[Opening Data section section]

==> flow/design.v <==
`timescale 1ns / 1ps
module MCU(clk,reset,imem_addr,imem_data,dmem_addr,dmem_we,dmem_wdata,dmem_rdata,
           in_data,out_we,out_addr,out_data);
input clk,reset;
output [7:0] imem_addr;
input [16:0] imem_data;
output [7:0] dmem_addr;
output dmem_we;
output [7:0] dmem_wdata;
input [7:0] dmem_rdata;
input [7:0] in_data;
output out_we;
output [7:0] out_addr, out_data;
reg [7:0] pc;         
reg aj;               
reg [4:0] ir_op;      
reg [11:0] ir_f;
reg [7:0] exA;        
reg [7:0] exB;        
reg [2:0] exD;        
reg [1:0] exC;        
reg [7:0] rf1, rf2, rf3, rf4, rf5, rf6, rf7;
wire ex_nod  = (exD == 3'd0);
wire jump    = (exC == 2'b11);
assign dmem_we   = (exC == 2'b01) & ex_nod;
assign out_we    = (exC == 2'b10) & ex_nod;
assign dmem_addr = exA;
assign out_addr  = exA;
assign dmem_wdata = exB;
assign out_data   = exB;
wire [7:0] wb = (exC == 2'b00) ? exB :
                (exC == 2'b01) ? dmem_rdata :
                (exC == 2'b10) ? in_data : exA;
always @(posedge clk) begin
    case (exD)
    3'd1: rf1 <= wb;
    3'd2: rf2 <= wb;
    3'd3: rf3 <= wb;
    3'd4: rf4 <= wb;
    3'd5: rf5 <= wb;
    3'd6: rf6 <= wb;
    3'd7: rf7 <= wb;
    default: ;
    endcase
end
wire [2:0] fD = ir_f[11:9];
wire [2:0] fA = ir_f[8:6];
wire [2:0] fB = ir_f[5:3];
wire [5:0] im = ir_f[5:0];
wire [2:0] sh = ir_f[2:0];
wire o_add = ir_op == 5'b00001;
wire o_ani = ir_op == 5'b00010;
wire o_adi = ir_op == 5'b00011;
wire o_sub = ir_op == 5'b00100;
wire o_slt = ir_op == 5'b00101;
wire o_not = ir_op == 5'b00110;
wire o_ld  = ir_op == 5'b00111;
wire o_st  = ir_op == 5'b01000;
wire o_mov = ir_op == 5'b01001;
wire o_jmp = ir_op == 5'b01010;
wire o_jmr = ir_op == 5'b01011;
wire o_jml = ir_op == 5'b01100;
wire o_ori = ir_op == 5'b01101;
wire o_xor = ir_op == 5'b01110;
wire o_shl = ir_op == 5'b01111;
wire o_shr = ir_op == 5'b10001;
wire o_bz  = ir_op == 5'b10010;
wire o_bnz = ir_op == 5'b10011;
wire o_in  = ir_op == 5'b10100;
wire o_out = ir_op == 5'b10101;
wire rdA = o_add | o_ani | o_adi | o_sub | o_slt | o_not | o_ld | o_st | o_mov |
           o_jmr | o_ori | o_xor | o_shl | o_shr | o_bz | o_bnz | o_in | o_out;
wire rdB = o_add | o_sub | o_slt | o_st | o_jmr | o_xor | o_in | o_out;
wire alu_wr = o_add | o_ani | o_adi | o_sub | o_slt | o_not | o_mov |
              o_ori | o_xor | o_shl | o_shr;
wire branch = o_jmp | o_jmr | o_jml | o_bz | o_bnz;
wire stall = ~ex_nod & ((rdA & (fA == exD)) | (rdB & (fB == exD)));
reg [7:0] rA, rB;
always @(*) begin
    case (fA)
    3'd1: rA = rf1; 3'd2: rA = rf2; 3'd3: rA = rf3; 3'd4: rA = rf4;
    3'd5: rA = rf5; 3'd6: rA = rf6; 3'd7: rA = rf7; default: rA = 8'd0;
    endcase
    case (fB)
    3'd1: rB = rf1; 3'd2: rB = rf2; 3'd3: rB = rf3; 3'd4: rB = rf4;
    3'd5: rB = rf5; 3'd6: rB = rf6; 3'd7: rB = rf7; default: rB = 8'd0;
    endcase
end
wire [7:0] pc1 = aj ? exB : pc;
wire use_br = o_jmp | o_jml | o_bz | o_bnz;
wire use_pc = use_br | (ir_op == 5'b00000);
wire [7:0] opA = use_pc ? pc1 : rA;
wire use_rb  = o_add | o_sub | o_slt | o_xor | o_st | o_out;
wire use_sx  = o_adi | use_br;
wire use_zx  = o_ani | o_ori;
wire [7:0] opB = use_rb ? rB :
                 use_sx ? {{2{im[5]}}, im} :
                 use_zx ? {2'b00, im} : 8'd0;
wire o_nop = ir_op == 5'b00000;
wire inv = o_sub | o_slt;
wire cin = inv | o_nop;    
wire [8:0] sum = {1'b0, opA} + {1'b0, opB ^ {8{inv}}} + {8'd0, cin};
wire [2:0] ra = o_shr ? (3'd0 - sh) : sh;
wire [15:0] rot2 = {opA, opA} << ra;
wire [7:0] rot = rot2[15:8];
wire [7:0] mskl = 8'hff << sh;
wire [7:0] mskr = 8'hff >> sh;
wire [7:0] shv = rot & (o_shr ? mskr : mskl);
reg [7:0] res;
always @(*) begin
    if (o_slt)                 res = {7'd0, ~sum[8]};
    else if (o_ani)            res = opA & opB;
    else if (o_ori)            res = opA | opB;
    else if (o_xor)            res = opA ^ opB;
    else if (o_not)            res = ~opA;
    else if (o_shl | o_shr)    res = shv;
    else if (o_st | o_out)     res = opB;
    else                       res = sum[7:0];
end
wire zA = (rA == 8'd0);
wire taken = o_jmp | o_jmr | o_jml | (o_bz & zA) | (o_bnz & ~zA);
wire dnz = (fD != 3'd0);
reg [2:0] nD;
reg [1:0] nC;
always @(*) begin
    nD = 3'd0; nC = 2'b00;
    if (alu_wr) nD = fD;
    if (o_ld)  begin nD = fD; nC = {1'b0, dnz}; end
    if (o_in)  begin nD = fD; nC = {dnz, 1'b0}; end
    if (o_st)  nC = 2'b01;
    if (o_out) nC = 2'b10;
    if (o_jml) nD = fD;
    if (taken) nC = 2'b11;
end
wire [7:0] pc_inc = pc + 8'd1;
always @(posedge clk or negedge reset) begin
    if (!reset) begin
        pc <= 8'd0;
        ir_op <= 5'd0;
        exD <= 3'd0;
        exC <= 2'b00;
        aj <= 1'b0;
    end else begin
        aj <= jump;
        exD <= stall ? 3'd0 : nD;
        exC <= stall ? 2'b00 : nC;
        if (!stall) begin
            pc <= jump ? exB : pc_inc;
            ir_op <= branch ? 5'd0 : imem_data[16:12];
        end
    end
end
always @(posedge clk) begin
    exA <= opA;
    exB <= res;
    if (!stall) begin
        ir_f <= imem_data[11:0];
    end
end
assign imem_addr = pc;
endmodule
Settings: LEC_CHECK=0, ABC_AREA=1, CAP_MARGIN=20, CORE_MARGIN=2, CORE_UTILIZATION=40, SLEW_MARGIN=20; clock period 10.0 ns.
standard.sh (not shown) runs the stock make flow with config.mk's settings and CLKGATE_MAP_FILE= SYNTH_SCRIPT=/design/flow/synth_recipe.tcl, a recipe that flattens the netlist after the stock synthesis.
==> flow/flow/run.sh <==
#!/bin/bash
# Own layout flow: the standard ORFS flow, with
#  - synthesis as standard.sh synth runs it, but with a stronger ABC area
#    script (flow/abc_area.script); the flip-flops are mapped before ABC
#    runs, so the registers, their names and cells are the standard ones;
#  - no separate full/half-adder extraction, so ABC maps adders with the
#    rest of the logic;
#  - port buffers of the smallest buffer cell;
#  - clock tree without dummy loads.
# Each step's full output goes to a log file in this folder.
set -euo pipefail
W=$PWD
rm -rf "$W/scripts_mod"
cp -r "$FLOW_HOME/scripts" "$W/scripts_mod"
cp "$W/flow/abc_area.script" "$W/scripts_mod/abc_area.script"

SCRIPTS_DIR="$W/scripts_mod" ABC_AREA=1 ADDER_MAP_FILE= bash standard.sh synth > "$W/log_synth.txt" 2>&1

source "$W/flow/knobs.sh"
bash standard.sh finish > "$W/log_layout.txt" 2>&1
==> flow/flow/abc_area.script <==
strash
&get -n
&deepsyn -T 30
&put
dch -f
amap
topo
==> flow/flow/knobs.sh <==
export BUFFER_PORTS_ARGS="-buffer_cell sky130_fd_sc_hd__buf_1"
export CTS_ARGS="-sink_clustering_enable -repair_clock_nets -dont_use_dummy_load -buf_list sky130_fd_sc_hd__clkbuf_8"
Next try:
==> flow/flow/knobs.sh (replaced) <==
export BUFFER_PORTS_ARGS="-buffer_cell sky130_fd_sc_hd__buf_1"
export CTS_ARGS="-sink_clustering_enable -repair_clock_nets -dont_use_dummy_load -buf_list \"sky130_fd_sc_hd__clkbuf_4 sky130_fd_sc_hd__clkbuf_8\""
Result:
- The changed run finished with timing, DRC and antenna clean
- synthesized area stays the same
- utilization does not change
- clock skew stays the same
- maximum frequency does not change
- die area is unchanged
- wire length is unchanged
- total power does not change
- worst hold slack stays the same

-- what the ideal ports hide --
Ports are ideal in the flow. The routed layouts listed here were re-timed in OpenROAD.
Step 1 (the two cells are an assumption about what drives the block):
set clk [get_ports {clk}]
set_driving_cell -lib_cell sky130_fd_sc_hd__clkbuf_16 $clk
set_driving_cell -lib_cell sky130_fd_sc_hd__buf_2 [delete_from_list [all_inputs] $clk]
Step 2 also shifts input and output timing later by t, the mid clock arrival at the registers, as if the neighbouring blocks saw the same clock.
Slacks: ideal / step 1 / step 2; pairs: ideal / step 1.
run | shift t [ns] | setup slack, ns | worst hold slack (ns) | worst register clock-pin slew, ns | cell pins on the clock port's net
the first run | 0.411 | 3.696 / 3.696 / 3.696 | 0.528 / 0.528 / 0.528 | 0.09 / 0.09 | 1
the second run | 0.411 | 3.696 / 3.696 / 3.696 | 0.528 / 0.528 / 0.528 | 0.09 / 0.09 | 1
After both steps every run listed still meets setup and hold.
This is an optimization exercise on Yosys and OpenROAD, whose aim is small area, not a production implementation.
In this exercise RTL edits were held to simulation tests only and were not proved equivalent to the original.

==> run a <==
// top
module  top(
        input                   clk                     ,
        input                   s_rst_n                 ,
        input                   key1                    ,
        input                   key2                    ,
        input                   key3                    ,
        output  wire            led                     ,
        output  wire            rs                      ,
        output  wire            rw                      ,
        output  wire            en                      ,
        output  wire            on                      ,
        output  wire  [ 7: 0]   data
);
reg     [ 1: 0]                 rst_r                           ;
wire                            rst_n                           ;
wire                            k1, k2, k3, tick                ;
wire    [ 3: 0]                 sec_l, min_l, hour_l, alarm_min_l, alarm_hour_l;
wire    [ 2: 0]                 sec_h, min_h, alarm_min_h       ;
wire    [ 1: 0]                 hour_h, alarm_hour_h            ;
wire    [ 3: 0]                 n_min_l, n_hour_l, n_alarm_min_l, n_alarm_hour_l;
wire    [ 2: 0]                 n_min_h, n_alarm_min_h          ;
wire    [ 1: 0]                 n_hour_h, n_alarm_hour_h        ;
wire    [ 2: 0]                 adjust                          ;
always  @(posedge clk or negedge s_rst_n)begin
    if(s_rst_n==1'b0)
        rst_r   <=  'd0;
    else
        rst_r   <=  {rst_r[0],1'b1};
end
assign  rst_n   =       rst_r[1];
debounce debounce_inst1 (.clk(clk), .rst_n(rst_n), .key_in(key1), .key_prev(k1));
debounce debounce_inst2 (.clk(clk), .rst_n(rst_n), .key_in(key2), .key_prev(k2));
debounce debounce_inst3 (.clk(clk), .rst_n(rst_n), .key_in(key3), .key_prev(k3));
alarm alarm_inst (
        .clk(clk), .rst_n(rst_n), .k1(k1), .k2(k2), .k3(k3), .tick(tick),
        .sec_l(sec_l), .sec_h(sec_h), .min_l(min_l), .min_h(min_h),
  ...
==> module alarm, before the edit <==
module  alarm(
        input                   clk                     ,
        input                   rst_n                   ,
        input                   k1                      , 
        input                   k2                      ,
        input                   k3                      ,
        input                   tick                    , 
        output  reg   [ 3: 0]   sec_l                   ,
        output  reg   [ 2: 0]   sec_h                   ,
        output  reg   [ 3: 0]   min_l                   ,
        output  reg   [ 2: 0]   min_h                   ,
        output  reg   [ 3: 0]   hour_l                  ,
        output  reg   [ 1: 0]   hour_h                  ,
        output  reg   [ 3: 0]   alarm_min_l             ,
        output  reg   [ 2: 0]   alarm_min_h             ,
        output  reg   [ 3: 0]   alarm_hour_l            ,
        output  reg   [ 1: 0]   alarm_hour_h            ,
        output  reg   [ 2: 0]   adjust                  ,
        output  wire  [ 3: 0]   n_min_l                 ,
        output  wire  [ 2: 0]   n_min_h                 ,
        output  wire  [ 3: 0]   n_hour_l                ,
        output  wire  [ 1: 0]   n_hour_h                ,
        output  wire  [ 3: 0]   n_alarm_min_l           ,
        output  wire  [ 2: 0]   n_alarm_min_h           ,
        output  wire  [ 3: 0]   n_alarm_hour_l          ,
        output  wire  [ 1: 0]   n_alarm_hour_h
);
wire    [ 3: 0]                 n_sec_l                         ;
wire    [ 2: 0]                 n_sec_h                         ;
wire    [ 2: 0]                 n_adjust                        ;
wire    mode0   =   adjust == 3'd0;
wire    sec59   =   sec_l == 4'd9 && sec_h == 3'd5;
wire    min59   =   min_l == 4'd9 && min_h == 3'd5;
wire    sel_s   =   adjust == 3'd1 || (mode0 && !sec59);
wire    sel_m   =   adjust == 3'd2 || (mode0 && sec59 && !min59);
wire    sel_h   =   adjust == 3'd3 || (mode0 && sec59 && min59);
wire    sel_am  =   adjust == 3'd4;
wire    sel_ah  =   adjust == 3'd5;
wire    clr_s   =   mode0 && tick && sec59;
wire    clr_m   =   mode0 && tick && sec59 && min59;
wire    [ 3: 0]                 f_l, nf_l                       ;
wire    [ 2: 0]                 f_h, nf_h                       ;
assign  f_l     =   {4{sel_s}} & sec_l | {4{sel_m}} & min_l | {4{sel_h}} & hour_l |
                    {4{sel_am}} & alarm_min_l | {4{sel_ah}} & alarm_hour_l;
assign  f_h     =   {3{sel_s}} & sec_h | {3{sel_m}} & min_h | {3{sel_h}} & {1'b0, hour_h} |
                    {3{sel_am}} & alarm_min_h | {3{sel_ah}} & {1'b0, alarm_hour_h};
counter60 cnt_inst (.l(f_l), .h(f_h), .is24(sel_h || sel_ah),
        .inc(mode0 ? tick : k2), .dec(!mode0 && k3),
        .nl(nf_l), .nh(nf_h));
assign  n_adjust        =   !k1 ? adjust : (adjust == 3'd5) ? 3'd0 : adjust + 1'b1;
assign  n_sec_l         =   sel_s ? nf_l : clr_s ? 4'd0 : sec_l;
assign  n_sec_h         =   sel_s ? nf_h : clr_s ? 3'd0 : sec_h;
assign  n_min_l         =   sel_m ? nf_l : clr_m ? 4'd0 : min_l;
assign  n_min_h         =   sel_m ? nf_h : clr_m ? 3'd0 : min_h;
assign  n_hour_l        =   sel_h ? nf_l : hour_l;
assign  n_hour_h        =   sel_h ? nf_h[1:0] : hour_h;
assign  n_alarm_min_l   =   sel_am ? nf_l : alarm_min_l;
assign  n_alarm_min_h   =   sel_am ? nf_h : alarm_min_h;
assign  n_alarm_hour_l  =   sel_ah ? nf_l : alarm_hour_l;
assign  n_alarm_hour_h  =   sel_ah ? nf_h[1:0] : alarm_hour_h;
always @(posedge clk)begin
    if(!rst_n)begin
        sec_l <= 0; sec_h <= 0; min_l <= 0; min_h <= 0; hour_l <= 0; hour_h <= 0;
        alarm_min_l <= 0; alarm_min_h <= 0; alarm_hour_l <= 0; alarm_hour_h <= 0;
        adjust <= 0;
    end
    else begin
        sec_l <= n_sec_l; sec_h <= n_sec_h;
        min_l <= n_min_l; min_h <= n_min_h;
        hour_l <= n_hour_l; hour_h <= n_hour_h;
        alarm_min_l <= n_alarm_min_l; alarm_min_h <= n_alarm_min_h;
        alarm_hour_l <= n_alarm_hour_l; alarm_hour_h <= n_alarm_hour_h;
        adjust <= n_adjust;
    end
end
endmodule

[Closing Data section section]

--- Task to complete ---
The word "jump" may appear in several lines of the data; copy every line where it does.

--- Result of the task ---
wire jump    = (exC == 2'b11);
        aj <= jump;
            pc <= jump ? exB : pc_inc;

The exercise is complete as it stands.